Other than the points listed above we will not disclose your personal information without your permission. We do not sell your information to third parties and your personal data is treated with the up most care.

Data Security

Personal data shall be processed in a manner that ensures appropriate security of the personal data provided, including protection against unauthorised or unlawful processing and against accidental loss, destruction or damage. Our security measures undergo continuous improvement in accordance with technological development. Personal data is held on PC’s, security protected and with external data security agencies.

Your Rights

You have the right to request:

  • information about how your personal data is processed
  • a copy of that personal data
  • that anything inaccurate in your personal data is corrected immediately

You can also:

  • raise an objection about how your personal data is processed
  • request that your personal data is erased if there is no longer a justification for it
  • ask that the processing of your personal data is restricted in certain circumstances

If you have any of these requests, get in contact with our Privacy Team.

How long do we hold Personal Data for?

We will keep your personal information for as long as your Residential Management Company (RMC) is a client of RCPM.

However, should the RMC not continue as a client of RCPM we may keep your personal information for a period of up to seven years for one of these reasons:

*To respond to any questions or complaints from the new managing agents;

*To maintain records according to legal requirements and documented business

needs.

We may keep your personal information for longer than seven years if we cannot delete it for legal, regulatory or technical reasons. In these circumstances we will make sure that your privacy is protected and only use it for legal or regulatory purposes.

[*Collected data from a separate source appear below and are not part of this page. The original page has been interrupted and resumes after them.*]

`config.mk`:
```
export PLATFORM = sky130hd
export DESIGN_NAME = instr_fetch_issue
export DESIGN_NICKNAME = d
export VERILOG_FILES = /design/src/rtl/mips_pkg.sv /design/src/rtl/next_pc_calc.sv /design/src/rtl/instr_fetch_issue.sv
export SDC_FILE = /design/constraint.sdc
export NUM_CORES = 1
export LEC_CHECK = 0
export CORE_MARGIN = 2
export CORE_UTILIZATION = 45
export DETAILED_ROUTE_END_ITERATION = 10
export PLACE_DENSITY = 0.74
export SLEW_MARGIN = 20
export SYNTH_ARGS = -nofsm -noshare
export SYNTH_HDL_FRONTEND = slang
export SYNTH_HIERARCHICAL = 1
export SYNTH_SLANG_ARGS = --single-unit
export TNS_END_PERCENT = 10
```
`constraint.sdc`:
```
create_clock -name clk -period 3.95 [get_ports clk]
set_clock_uncertainty 0.15 [all_clocks]
set_input_delay 0.79 -clock clk [delete_from_list [all_inputs] [get_ports clk]]
set_output_delay 0.79 -clock clk [all_outputs]
set_load 0.005 [all_outputs]
```
File: src/rtl/weight_ram_writer_pkg.sv
// weight_ram_writer_pkg: shared states, default geometry and kernel placement for the weight writer/reader pair
package weight_ram_writer_pkg;
  typedef enum logic [1:0] {IDLE, LOAD, FLUSH, DONE} state_t;
  localparam int DW_DEF             = 8;
  localparam int ROM_NUM_DEF        = 6;
  localparam int ROM_SIZE_DEF       = 25;
  localparam int KERNEL_ELEMENT_DEF = 15;
  localparam int ABS_ADDR_DW_DEF    = 16;
  typedef struct packed {
    logic [15:0] bank;
    logic [15:0] addr;
  } place_t;
  function automatic place_t place(input int k, input int e);
    place_t p;
    p.bank = 16'(k % ROM_NUM_DEF);
    p.addr = 16'((k / ROM_NUM_DEF) * KERNEL_ELEMENT_DEF + e);
    return p;
  endfunction
endpackage

File: src/rtl/weight_ram_writer_if.sv
// weight_ram_writer_if: host stream, control and bank write bus of the weight writer
// checksum exists only when WEIGHT_WR_CHECKSUM_EN is defined
interface weight_ram_writer_if #(
  parameter int DW          = 8,
  parameter int ROM_NUM     = 6,
  parameter int ABS_ADDR_DW = 16
);
  logic                   start;
  logic [15:0]            kernel_num;
  logic                   in_valid;
  logic [DW-1:0]          in_data;
  logic                   in_ready;
  logic [ROM_NUM-1:0]     wr_en;
  logic [ABS_ADDR_DW-1:0] wr_addr;
  logic [DW-1:0]          wr_data;
  logic                   busy;
  logic                   done;
  logic                   err;
`ifdef WEIGHT_WR_CHECKSUM_EN
  logic [DW+15:0]         checksum;
  modport slave (
    input  start, kernel_num, in_valid, in_data,
    output in_ready, wr_en, wr_addr, wr_data, busy, done, err, checksum
  );
  modport master (
    output start, kernel_num, in_valid, in_data,
    input  in_ready, wr_en, wr_addr, wr_data, busy, done, err, checksum
  );
`else
  modport slave (
    input  start, kernel_num, in_valid, in_data,
    output in_ready, wr_en, wr_addr, wr_data, busy, done, err
  );
  modport master (
    output start, kernel_num, in_valid, in_data,
    input  in_ready, wr_en, wr_addr, wr_data, busy, done, err
  );
`endif
endinterface

File: src/rtl/weight_ram_writer_addr_gen.sv
// weight_ram_writer_addr_gen: element/bank/fold/kernel counters mapping stream position to bank and address
module weight_ram_writer_addr_gen #(
  parameter int ROM_NUM        = 6,
  parameter int KERNEL_ELEMENT = 15,
  parameter int ABS_ADDR_DW    = 16,
  localparam int BW = ROM_NUM > 1 ? $clog2(ROM_NUM) : 1,
  localparam int EW = KERNEL_ELEMENT > 1 ? $clog2(KERNEL_ELEMENT) : 1
) (
  input  logic                   clk,
  input  logic                   rst_n,
  input  logic                   clear,
  input  logic                   advance,
  input  logic [15:0]            kernel_num,
  output logic [BW-1:0]          bank,
  output logic [ABS_ADDR_DW-1:0] addr,
  output logic                   last
);
  logic [EW-1:0]          elem_cnt;
  logic [BW-1:0]          bank_cnt;
  logic [ABS_ADDR_DW-1:0] base_addr;
  logic [15:0]            kern_cnt;
  logic [15:0]            kern_total;
  logic                   elem_wrap;
  logic                   bank_wrap;
  assign elem_wrap = elem_cnt == EW'(KERNEL_ELEMENT - 1);
  assign bank_wrap = bank_cnt == BW'(ROM_NUM - 1);
  assign bank      = bank_cnt;
  assign addr      = base_addr + ABS_ADDR_DW'(elem_cnt);
  assign last      = elem_wrap && kern_cnt == kern_total - 16'd1;
  always_ff @(posedge clk or negedge rst_n) begin
    if (!rst_n) begin
      elem_cnt   <= '0;
      bank_cnt   <= '0;
      base_addr  <= '0;
      kern_cnt   <= '0;
      kern_total <= '0;
    end else if (clear) begin
      elem_cnt   <= '0;
      bank_cnt   <= '0;
      base_addr  <= '0;
      kern_cnt   <= '0;
      kern_total <= kernel_num;
    end else if (advance) begin
      elem_cnt <= elem_wrap ? '0 : elem_cnt + 1'b1;
      if (elem_wrap) begin
        bank_cnt  <= bank_wrap ? '0 : bank_cnt + 1'b1;
        base_addr <= bank_wrap ? base_addr + ABS_ADDR_DW'(KERNEL_ELEMENT) : base_addr;
        kern_cnt  <= kern_cnt + 16'd1;
      end
    end
  end
endmodule
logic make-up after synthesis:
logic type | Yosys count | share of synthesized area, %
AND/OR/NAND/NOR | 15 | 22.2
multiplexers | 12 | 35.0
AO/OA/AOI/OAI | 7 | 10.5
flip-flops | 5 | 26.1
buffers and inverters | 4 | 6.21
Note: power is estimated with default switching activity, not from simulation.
===== src/rtl/encoder_pkg.sv =====
// Shared definitions for the sequential 32-to-5 encoder.
//   DATA_W     : width of the request word
//   IDX_W      : width of an encoded index
//   state_t    : controller states (IDLE, EMIT)
//   single_bit : true when a word has exactly one bit set
package encoder_pkg;

  localparam int DATA_W = 32;
  localparam int IDX_W  = 5;

  typedef enum logic {
    IDLE = 1'b0,
    EMIT = 1'b1
  } state_t;

  // Clearing the lowest set bit leaves zero only for a one-hot word.
  // This avoids a popcount adder tree.
  function automatic logic single_bit(input logic [DATA_W-1:0] w);
    return (w != '0) && ((w & (w - DATA_W'(1))) == '0);
  endfunction

endpackage


===== src/rtl/prio_enc_32to5.sv =====
// Combinational priority encoder, 32-bit request to 5-bit index.
//   LSB_FIRST : 1 = report lowest set index, 0 = report highest set index
//   req       : input  [31:0] request word
//   idx       : output [4:0]  index of the winning set bit (0 when req==0)
module prio_enc_32to5
  import encoder_pkg::*;
#(
  parameter bit LSB_FIRST = 1'b1
) (
  input  logic [DATA_W-1:0] req,
  output logic [IDX_W-1:0]  idx
);

  generate
    if (LSB_FIRST) begin : g_lsb
      // Scan downward so the lowest set bit is the final assignment.
      always_comb begin
        idx = '0;
        for (int i = DATA_W - 1; i >= 0; i--) begin
          if (req[i]) idx = IDX_W'(i);
        end
      end
    end else begin : g_msb
      // Scan upward so the highest set bit is the final assignment.
      always_comb begin
        idx = '0;
        for (int i = 0; i < DATA_W; i++) begin
          if (req[i]) idx = IDX_W'(i);
        end
      end
    end
  endgenerate

endmodule


===== src/rtl/encoder_32to5_seq.sv =====
// Sequential 32-to-5 encoder: captures a request word and emits the index
// of every set bit, one per accepted valid/ready handshake.
//   LSB_FIRST : 1 = lowest index first, 0 = highest index first
//   clk       : input, rising-edge clock
//   rst       : input, synchronous active-high reset
//   D         : input  [31:0] request word, sampled on an accepted load
//   load      : input, capture D (ignored while busy)
//   busy      : output, captured word still has unemitted bits
//   A         : output [4:0] current index, meaningful when valid
//   valid     : output, A is awaiting acceptance
//   ready     : input, consumer accepts A when valid && ready
//   last      : output, A is the final set bit of the word
//   zero      : output, one-cycle pulse after loading an all-zero word
module encoder_32to5_seq
  import encoder_pkg::*;
#(
  parameter bit LSB_FIRST = 1'b1
) (
  input  logic              clk,
  input  logic              rst,
  input  logic [DATA_W-1:0] D,
  input  logic              load,
  output logic              busy,
  output logic [IDX_W-1:0]  A,
  output logic              valid,
  input  logic              ready,
  output logic              last,
  output logic              zero
);

  localparam logic [DATA_W-1:0] ONE = DATA_W'(1);

  state_t            state_reg, state_next;
  logic [DATA_W-1:0] pending_reg, pending_next;
  logic              zero_reg, zero_next;
  logic [IDX_W-1:0]  cur_idx;
  logic              cur_last;

  prio_enc_32to5 #(
    .LSB_FIRST(LSB_FIRST)
  ) u_prio (
    .req(pending_reg),
    .idx(cur_idx)
  );

  assign cur_last = single_bit(pending_reg);

  always_ff @(posedge clk) begin
    if (rst) begin
      state_reg   <= IDLE;
      pending_reg <= '0;
      zero_reg    <= 1'b0;
    end else begin
      state_reg   <= state_next;
      pending_reg <= pending_next;
      zero_reg    <= zero_next;
    end
  end

  always_comb begin
    state_next   = state_reg;
    pending_next = pending_reg;
    zero_next    = 1'b0;
    case (state_reg)
      IDLE: begin
        if (load) begin
          if (D != '0) begin
            pending_next = D;
            state_next   = EMIT;
          end else begin
            zero_next = 1'b1;
          end
        end
      end
      EMIT: begin
        // Handshake retires exactly the bit being shown on A; without it
        // pending (and therefore A and last) holds.
        if (ready) begin
          pending_next = pending_reg & ~(ONE << cur_idx);
          if (cur_last) state_next = IDLE;
        end
      end
      default: begin
        state_next   = IDLE;
        pending_next = '0;
      end
    endcase
  end

  assign valid = (state_reg == EMIT);
  assign busy  = valid;
  // pending is cleared whenever the controller is idle, so A and last
  // naturally read zero outside EMIT.
  assign A     = cur_idx;
  assign last  = cur_last;
  assign zero  = zero_reg;

endmodule

===== config.mk =====
export PLATFORM = sky130hd
export DESIGN_NAME = encoder_32to5_seq
export DESIGN_NICKNAME = d
export VERILOG_FILES = /design/src/rtl/encoder_pkg.sv /design/src/rtl/prio_enc_32to5.sv /design/src/rtl/encoder_32to5_seq.sv
export SDC_FILE = /design/constraint.sdc
export NUM_CORES = 1
export LEC_CHECK = 0
export ABC_AREA = 0
export CAP_MARGIN = 15
export CELL_PAD_IN_SITES_DETAIL_PLACEMENT = 0
export CELL_PAD_IN_SITES_GLOBAL_PLACEMENT = 1
export CORE_MARGIN = 2
export CORE_UTILIZATION = 39
export CTS_BUF_LIST = sky130_fd_sc_hd__clkbuf_8
export DETAILED_ROUTE_END_ITERATION = 7
export GPL_TIMING_DRIVEN = 1
export PLACE_DENSITY = 0.82
export RECOVER_POWER = 100
export SETUP_SLACK_MARGIN = 0.4
export SLEW_MARGIN = 5
export SYNTH_ARGS = -nofsm -noshare
export SYNTH_HDL_FRONTEND = slang
export SYNTH_SLANG_ARGS = --single-unit

===== constraint.sdc =====
create_clock -name clk -period 3.6 [get_ports clk]
set_input_delay 0.72 -clock clk [delete_from_list [all_inputs] [get_ports clk]]
set_output_delay 0.72 -clock clk [all_outputs]
set_load 0.1 [all_outputs]

==> results.md <==
* Result of the run: completed
* CP peak stage delay at 590 ps
* CP Buf/Inv Count at 2
* Tot GR Track Use at 28.2%
* Clock sink total at 34
* Fillers at 556
* Leakage at 1.17 nW
* Hold Startpoint: pending_reg[14]
* Tot Pwr at 1.63 mW
* Clk_lat worst skew at 300 ps
* CTS root buf: clkbuf_8
* WP data arrival at 2850 ps
* Ant diodes at 0
* Floorplan Core Area at 5920 um^2
* Vias at 2898
* Hold Path Class: reg2reg
* Flops & latches, synth at 34
* H-tree levels at 2
* First-pass GRT wire length at 14100 um
* Hold Crit Depth at 2
* Maximum achievable frequency at 280 MHz
* Pwr/cell area at 507 nW/um^2
* Vias per inst at 6.41
* Critical path endpoint category: output port
* Max Cap Violations at 0
* Final Slew Violations at 0
* Synth async-reset ratio at 0%
* Largest net degree at the start of global routing at 17
* Mapped Avg Cell Area at 7.60 um^2
* Max reg flops at 32
* Worst r2r src: pending_reg[12]
* Setup slack after layout at 31.3 ps
* Vias in the first global route at 2553
* Setup Skew at 11.7 ps
* Unique masters post-synth at 54
* Initial core utilization at 40.4%
* # IOs at 45
* Family with the most delay on the worst path: simple AND/OR/NAND/NOR gates
* CTS Buf Count at 5
* Final WL at 9320 um
* Cell mode on critical path: or4_4
* Hold slack at 517 ps
* R2R Path End: pending_reg[3]
* Placer's final routability congestion estimate at 0.928
* Share of layout cells above drive strength 1 at 20.2%
* Hold Path Sink: pending_reg[14]
* Sequential area share after synthesis at 28.4%
* Startpoint Class: flop
* Total die area at 6780 um^2
* Final Cycle Share at 99.1%
* Remaining DRCs at 0
* R2R cell count at 9
* Dominant synthesized flop cell: dfxtp_1
* Critical path class: reg2out
* Worst-margin pin slew at 1160 ps
* Ys Warns at 0
* Mapped Cells at 315
* CTS Buffer Depth at 2
* RSZ-0062 raised after global routing: yes
* Slew margin rel. at 22.9%
* PortBufs at 44
* CP max FO at 5
* Final Non-Filler Cells at 452
* Maximum VDD drop at 257 uV
* Antenna violations before repair at 0
* Pre-Repair DR Iteration Count at 5
* Placed Cells at 428
* Min Clock Period, post-route at 3570 ps
* Wire per inst at 20.6 um
* Placement Rows at 28
* Synthesized area at 2390 um^2
* Slowest-stage cell, CP: or4_4
* CTS tree: done
* Final setup violation count at 0
* DIE HEIGHT at 82.4 um
* Data required, critical path at 2880 ps
* Grt total ovfl at 0
* Area delta synth->final at 34.0%
* First DRT Iteration DRCs at 308
* Die X at 82.4 um
* DP Worst Slack at 349 ps
* Syn Nets at 351
* Clock transition at path regs at 70 ps
* Hold Vio Cnt, Final at 0
* Post-layout nets at 412
* EDFF count, synth at 0
* Post-route ant nets at 0
* Flop-to-flop setup slack at 460 ps
* Post-DP HPWL at 7080 um
* Cell Chain, Critical Path: or4_4 > or4_4 > buf_6 > a21oi_4 > a21bo_1 > nand4_1 > nor4_4 > buf_12
## layout make-up
class | instances | area, um^2 | area share [%]
flip-flops and latches | 34 | 707 | 22.0
well taps | 75 | 93.8 | 2.93
clock buffers | 6 | 82.6 | 2.57
multi-input cells | 246 | 1620 | 50.5
clock inverters | 2 | 8.76 | 0.273
repair buffers | 77 | 649 | 20.2
inverters | 12 | 45.0 | 1.40
## power breakdown
part	switching (mW)	internal [mW]	total (mW)
Sequential	0.0603	0.411	0.472
Clock	0.148	0.152	0.300
Combinational	0.560	0.295	0.855
Total	0.769	0.858	1.63
## worst max path at each step
stage / startpoint / endpoint / depth (start not counted)
2_1_floorplan: pending_reg[13] / last / 8
3_3_place_gp: pending_reg[13] / last / 6
3_5_place_dp: pending_reg[13] / last / 7
4_1_cts: pending_reg[11] / last / 7
5_1_grt: pending_reg[5] / last / 9
6_report: pending_reg[12] / last / 8
## per-stage QoR
step | setup TNS, ps | util, % | area [um^2]
final | 0 | 54.2 | 3210
after global routing | -0.363 | 54.2 | 3210
after detailed placement | 0 | 49.9 | 2960
after floorplan | -1100 | - | 2430
after global placement | 0 | 49.9 | 2960
after CTS | 0 | 53.4 | 3160
## cell usage after synthesis, types with 3 or more instances
master	number	area, um^2
inv_1	12	45.0
clkbuf_1	15	56.3
buf_4	3	22.5
o31ai_1	6	45.0
or4_4	3	33.8
nor2_1	24	90.1
dfxtp_1	34	681
a22o_1	4	35.0
nor2b_1	4	25.0
nor3_1	7	35.0
nand3b_1	3	22.5
o21a_1	3	22.5
nand3_1	3	15.0
a31oi_1	4	25.0
or2_2	4	25.0
mux2i_1	7	70.1
a311o_1	3	30.0
nand2b_1	3	18.8
or4_1	5	37.5
a22oi_1	15	113
a211oi_1	10	75.1
o21ai_0	22	110
o311ai_0	4	35.0
o211ai_1	3	22.5
a21o_1	4	30.0
nand4_1	5	31.3
a21oi_1	21	105
nor4_1	18	113
nand2_1	29	109
## cells by family after synthesis
group	share of synthesized area, %
adders and majority gates	0.836
muxes	2.93
buffers and inverters	6.74
and+or+nand+nor	26.2
AOI/OAI and AO/OA	34.8
DFF	28.4
## cell usage in the layout (no fill, tap or decap), types with 3 or more instances in the layout
cell type        count
o311ai_0             4
or2_2                4
clkbuf_1             6
or4_4                6
clkbuf_8             6
o21ai_0             21
nand4_1              5
nand2_1             29
buf_4               28
dfxtp_2              6
nor2_1              23
a311o_1              3
a21oi_1             20
o31ai_1              5
dfxtp_4              5
nand2b_1             3
a31oi_1              3
dfxtp_1             23
a21o_1               4
a22oi_1             15
nor4_1              18
nor2b_1              4
inv_1               13
a22o_1               4
clkdlybuf4s50_1     34
clkbuf_2             5
nand3b_1             3
o211ai_1             3
o21a_1               3
mux2i_1              7
nor3_1               7
a211oi_1            10
## metal layers
layer | global-route usage, % | wire (um) | vias up
met3 | 5.22 | 859 | 21
met2 | 42.7 | 4180 | 188
met4 | 7.83 | 228 | 0
li1 | - | - | 1339
met1 | 40.8 | 4050 | 1350
met5 | 0 | 0 | -
## worst reg2reg max path: stages (launching register included)
cell	delay (ps)
dfxtp_4	360
buf_4	140
nor4_1	550
o2111ai_1	330
a21o_1	240
nand2_1	210
inv_1	150
a211oi_1	590
o21ai_0	250
a22o_1	210
## timing repair
action,4_1_cts,5_1_grt
pin swaps,6,5
gates resized for setup,18,10
setup buffers,9,7
setup endpoints to repair,1,2
hold buffers,0,0
No activity file was read; power rests on OpenSTA's default activity.
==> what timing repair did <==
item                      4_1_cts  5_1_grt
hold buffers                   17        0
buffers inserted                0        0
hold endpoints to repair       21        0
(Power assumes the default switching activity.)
File: config.mk
export PLATFORM = sky130hd
export DESIGN_NAME = fetch_unit
export DESIGN_NICKNAME = d
export VERILOG_FILES = /design/src/rtl/fetch_unit.sv
export SDC_FILE = /design/constraint.sdc
export NUM_CORES = 1
export LEC_CHECK = 0
export CORE_ASPECT_RATIO = 1.2
export CORE_UTILIZATION = 52
export CTS_BUF_LIST = sky130_fd_sc_hd__clkbuf_4
export DETAILED_ROUTE_END_ITERATION = 10
export GPL_TIMING_DRIVEN = 1
export PLACE_DENSITY = 0.77
export SYNTH_ARGS = -nofsm -noshare
export SYNTH_HDL_FRONTEND = slang
export SYNTH_SLANG_ARGS = --single-unit
File: constraint.sdc
create_clock -name clk -period 3.3 [get_ports clk]
set_input_delay 0.66 -clock clk [delete_from_list [all_inputs] [get_ports clk]]
set_output_delay 0.66 -clock clk [all_outputs]
set_load 0.05 [all_outputs]
File: src/rtl/fetch_unit.sv
// fetch_unit: sequential instruction fetcher feeding a small FIFO queue.
//
// Ports
//   clk            single clock, all state changes on its rising edge
//   rst            synchronous active-high reset
//   fetch_en       permits fetching when high
//   redirect_valid flush the queue and restart fetch at redirect_pc
//   redirect_pc    restart byte address (low two bits ignored)
//   imem_addr      byte address to the instruction ROM (the PC itself)
//   imem_rdata     ROM word at imem_addr, same-cycle combinational read
//   out_valid      queue head is presented
//   out_ready      consumer accepts the head entry
//   out_instr      head instruction (0 when the queue is empty)
//   out_pc         head instruction address (0 when the queue is empty)
//   count          current queue occupancy
module fetch_unit #(
  parameter int unsigned ADDR_WIDTH = 12,
  parameter int unsigned DEPTH      = 4,
  parameter int unsigned RESET_PC   = 0
) (
  input  logic                         clk,
  input  logic                         rst,
  input  logic                         fetch_en,
  input  logic                         redirect_valid,
  input  logic [ADDR_WIDTH-1:0]        redirect_pc,
  output logic [ADDR_WIDTH-1:0]        imem_addr,
  input  logic [31:0]                  imem_rdata,
  output logic                         out_valid,
  input  logic                         out_ready,
  output logic [31:0]                  out_instr,
  output logic [ADDR_WIDTH-1:0]        out_pc,
  output logic [$clog2(DEPTH+1)-1:0]   count
);

  localparam int unsigned PTR_W = $clog2(DEPTH);
  localparam int unsigned CNT_W = $clog2(DEPTH + 1);

  logic [ADDR_WIDTH-1:0] pc;
  logic [ADDR_WIDTH-1:0] pc_mem    [DEPTH];
  logic [31:0]           instr_mem [DEPTH];
  logic [PTR_W-1:0]      head;
  logic [PTR_W-1:0]      tail;
  logic [CNT_W-1:0]      cnt;
  logic                  empty;
  logic                  full;
  logic                  deq;
  logic                  fetch;

  // Handshake decode; a redirect suppresses both dequeue and fetch.
  always_comb begin
    empty     = (cnt == '0);
    full      = (cnt == CNT_W'(DEPTH));
    out_valid = !empty && !redirect_valid;
    deq       = out_valid && out_ready;
    fetch     = fetch_en && !redirect_valid && (!full || deq);
  end

  assign imem_addr = pc;
  assign count     = cnt;
  assign out_pc    = empty ? '0 : pc_mem[head];
  assign out_instr = empty ? '0 : instr_mem[head];

  // PC, pointers and occupancy.
  always_ff @(posedge clk) begin
    if (rst) begin
      pc   <= ADDR_WIDTH'(RESET_PC);
      head <= '0;
      tail <= '0;
      cnt  <= '0;
    end else if (redirect_valid) begin
      pc   <= {redirect_pc[ADDR_WIDTH-1:2], 2'b00};
      head <= '0;
      tail <= '0;
      cnt  <= '0;
    end else begin
      if (fetch) begin
        pc   <= pc + ADDR_WIDTH'(4);
        tail <= tail + PTR_W'(1);
      end
      if (deq) begin
        head <= head + PTR_W'(1);
      end
      case ({fetch, deq})
        2'b10:   cnt <= cnt + CNT_W'(1);
        2'b01:   cnt <= cnt - CNT_W'(1);
        default: cnt <= cnt;
      endcase
    end
  end

  // Queue storage is intentionally not reset; occupancy alone defines validity.
  always_ff @(posedge clk) begin
    if (!rst && fetch) begin
      pc_mem[tail]    <= pc;
      instr_mem[tail] <= imem_rdata;
    end
  end

endmodule

==> results.tsv <==
metric	value	unit
cts_hold_buf	0	
drt_first_pass_iters	8	
worstSkewPairLatency	540	ps
finalClockSkew	12.4	ps
hp-class	flip-flop to flip-flop	
p_per_area	469	mW/mm^2
clock-root-buffer	clkbuf_4	
synthCells	402	
fmax	330	MHz
cp_data_arrival_time	2370	ps
pin_count	109	
cts_sinks	187	
vdd_drop_max	240	uV
final-hold-violation-count	0	
synth-seq-cells	187	
worstSetupPathType	flip-flop to output pin	
gp_congestion	0.813	
cp-end-kind	output pin	
clkTransAtPathRegs	140	ps
finalSetupTns	0	ps
synth.yosys.seq_area_share	72.4	%
ys_top_cells_by_area	edfxtp_1 (67%), mux4_2 (13%), dfxtp_1 (5.1%)	
diodes	0	
htree_levels	4	
tightest_slew	573	ps
finalCritPeriodShare	91.9	%
grt_pass1_vias	4070	
grt_usage	19.2	%
violations	DRC	
antenna_found_initial	0	
rows	47	
overflow	0	
power.total	4.48	mW
nNetsFinal	572	
dp_slack	439	ps
grt_setup_unrepaired	no	
crit_fanout	17	
reg2regPathDepth	8	
maxSlewHeadroom	61.7	%
holdPathStages	2	
yosysWarnings	0	
netlist_area	0.00749	mm^2
cts_inserted_buffers	17	
grt_pass1_wl	21200	um
final-setup-viol-count	0	
yosys.cell_types.count	45	
postRouteAntennaNets	0	
drive_above_1_share	27.9	%
mostFrequentLayoutCell	edfxtp_1	
leakagePower	3.13	nW
vias	3931	
cts_buffer_depth	2	
maxCapViolCount	0	
final_util	68.5	%
syn_avg_cell_area	18.6	um^2
die_x	112	um
drc	2	
drtIter0Drc	204	
maxSlewViolCount	0	
finalWorstSetupSlack	269	ps
cts_resized	0	
wl_per_cell	19.0	um
synth_top_area_share	67.3	%
die_area	0.0149	mm^2
start_util	53.8	%
grt_start_max_net_pins	44	
cts_tree	built	
post_cts_buffers	0	
crit_required	2640	ps
final_cell_mix	edfxtp_1 (168), clkdlybuf4s50_1 (59), buf_12 (47)	
status	complete, but fails checks	
via_per_inst	5.61	
post-route-min-period	3030	ps
cp-start-kind	flip-flop	
area_delta_synth_final	27.4	%
hpwl	8740	um
dieHeight	134	um
core_area	0.0139	mm^2
routed_wl	13300	um
synth_area_leader_cell	edfxtp_1	
io_buffer_count	102	
## where the power goes
group	switching (mW)	total, mW	internal (mW)
Clock	0.733	1.36	0.627
Combinational	0.256	0.476	0.220
Sequential	0.0309	2.64	2.61
## area by class of cell
| type | count | area [um^2] |
|---|---|---|
| clock inverter | 13 | 190 |
| clock buffer | 19 | 143 |
| multi-input combinational | 185 | 1920 |
| inverter | 8 | 30.0 |
| fill | 891 | 4390 |
| tap | 171 | 214 |
| sequential | 187 | 5430 |
| timing repair buffer | 118 | 1620 |
## worst max-delay path, cell delays in order, from the launching register on
cell,delay (ps)
dfxtp_4,600
buf_4,330
mux4_2,540
and2_1,200
buf_12,150
## worst paths after layout
kind | startpoint | end | slack, ps
setup / recovery | flip-flop | out_instr[5] | 270
hold / removal | head[1]$_SDFFE_PP0P_ | flip-flop | 560
setup reg to reg | count[1]$_SDFFE_PP0P_ | count[2]$_SDFFE_PP0P_ | 940
hold reg to reg | head[1]$_SDFFE_PP0P_ | flip-flop | 560
## synthesized netlist by cell type, drive strengths merged
| master | number |
|---|---|
| edfxtp | 168 |
| and2 | 49 |
| mux4 | 42 |
| dfxtp | 19 |
| nor2 | 18 |
| buf | 13 |
| clkbuf | 12 |
| a211oi | 8 |
| nand2 | 8 |
| nand3 | 8 |
| inv | 7 |
| xor2 | 7 |
| ha | 5 |
| xnor2 | 4 |
| a21oi | 3 |
| nand4 | 3 |
| or3 | 3 |
| a311oi | 2 |
| a31oi | 2 |
| nor2b | 2 |
| o21ai | 2 |
| a221oi | 1 |
| a2bb2oi | 1 |
| and3 | 1 |
| and4 | 1 |
| clkinv | 1 |
| conb | 1 |
| fa | 1 |
| nand4bb | 1 |
| nor3 | 1 |
| nor4b | 1 |
| o211a | 1 |
| o21bai | 1 |
| o22ai | 1 |
| o2bb2ai | 1 |
| o311ai | 1 |
| or2 | 1 |
| or4b | 1 |
## registers in the layout (all words and copies together), names as in the netlist, named ones only
| signal | flops |
|---|---|
| count | 3 |
| head | 2 |
| imem_addr | 10 |
| instr_mem | 128 |
| pc_mem | 40 |
| tail | 2 |
## through the flow
step / hold slack (ps) / std cells / cell area [um^2]
2_1_floorplan: 485 / 405 / 7510
3_3_place_gp: 499 / 669 / 9220
3_5_place_dp: 535 / 669 / 9220
4_1_cts: 563 / 701 / 9550
5_1_grt: 612 / 701 / 9550
6_report: 563 / 701 / 9550
## routing by layer
layer  vias up  track usage, %  wire [um]
met1      1998            23.7       5390
met2       116            33.9       7180
met3        13            4.64        623
li1       1804               -          -
met4         0            5.18        129
met5         -               0          0
## kinds of logic after synthesis
group	Yosys count	share of synthesized area, %
compound gates	24	2.54
xor+xnor	11	1.29
flops	187	72.4
other cells	1	0.0500
fa+ha+maj	6	1.10
buf+inv	33	2.19
mux	42	12.6
simple gates	98	7.83
Note: power is estimated with default switching activity, not from simulation.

Please note under HMRC regulations all financial records must be kept for a minimum of six years. For RCPM to comply with this regulation all personal data held by RCPM will be held for a minimum of seven years after which a review will take place to determine as to whether RCPM will delete or archive any or all data held.

Data Protection Complaints

If you wish to raise a complaint in regards to the way we have handled your data or you have a concern with your data please raise this with our Data Controller using the contact details within this Privacy Statement.

If we are unable to come back to you with a satisfactory response you can raise your concerns with the Supervisory Authority (ICO). This can be done via the following methods:

Email: – casework@ico.org.uk

Phone: – 0303 123 1113

Post:

Information Commissioner’s Office

Wycliffe House

Water Lane

Wilmslow

Cheshire

SK9 5AF

We hope that you find this Privacy Statement useful. We believe it to be an honest and transparent view to what information we hold on you and how we use it.

How to Contact US

Should you have any comments please direct these to the Data Controller whose contact details are listed in this Privacy Statement.

Changes to this Policy

We keep this privacy policy under review and we will place any updates on this web page.

This privacy policy was updated on 20th August 2020.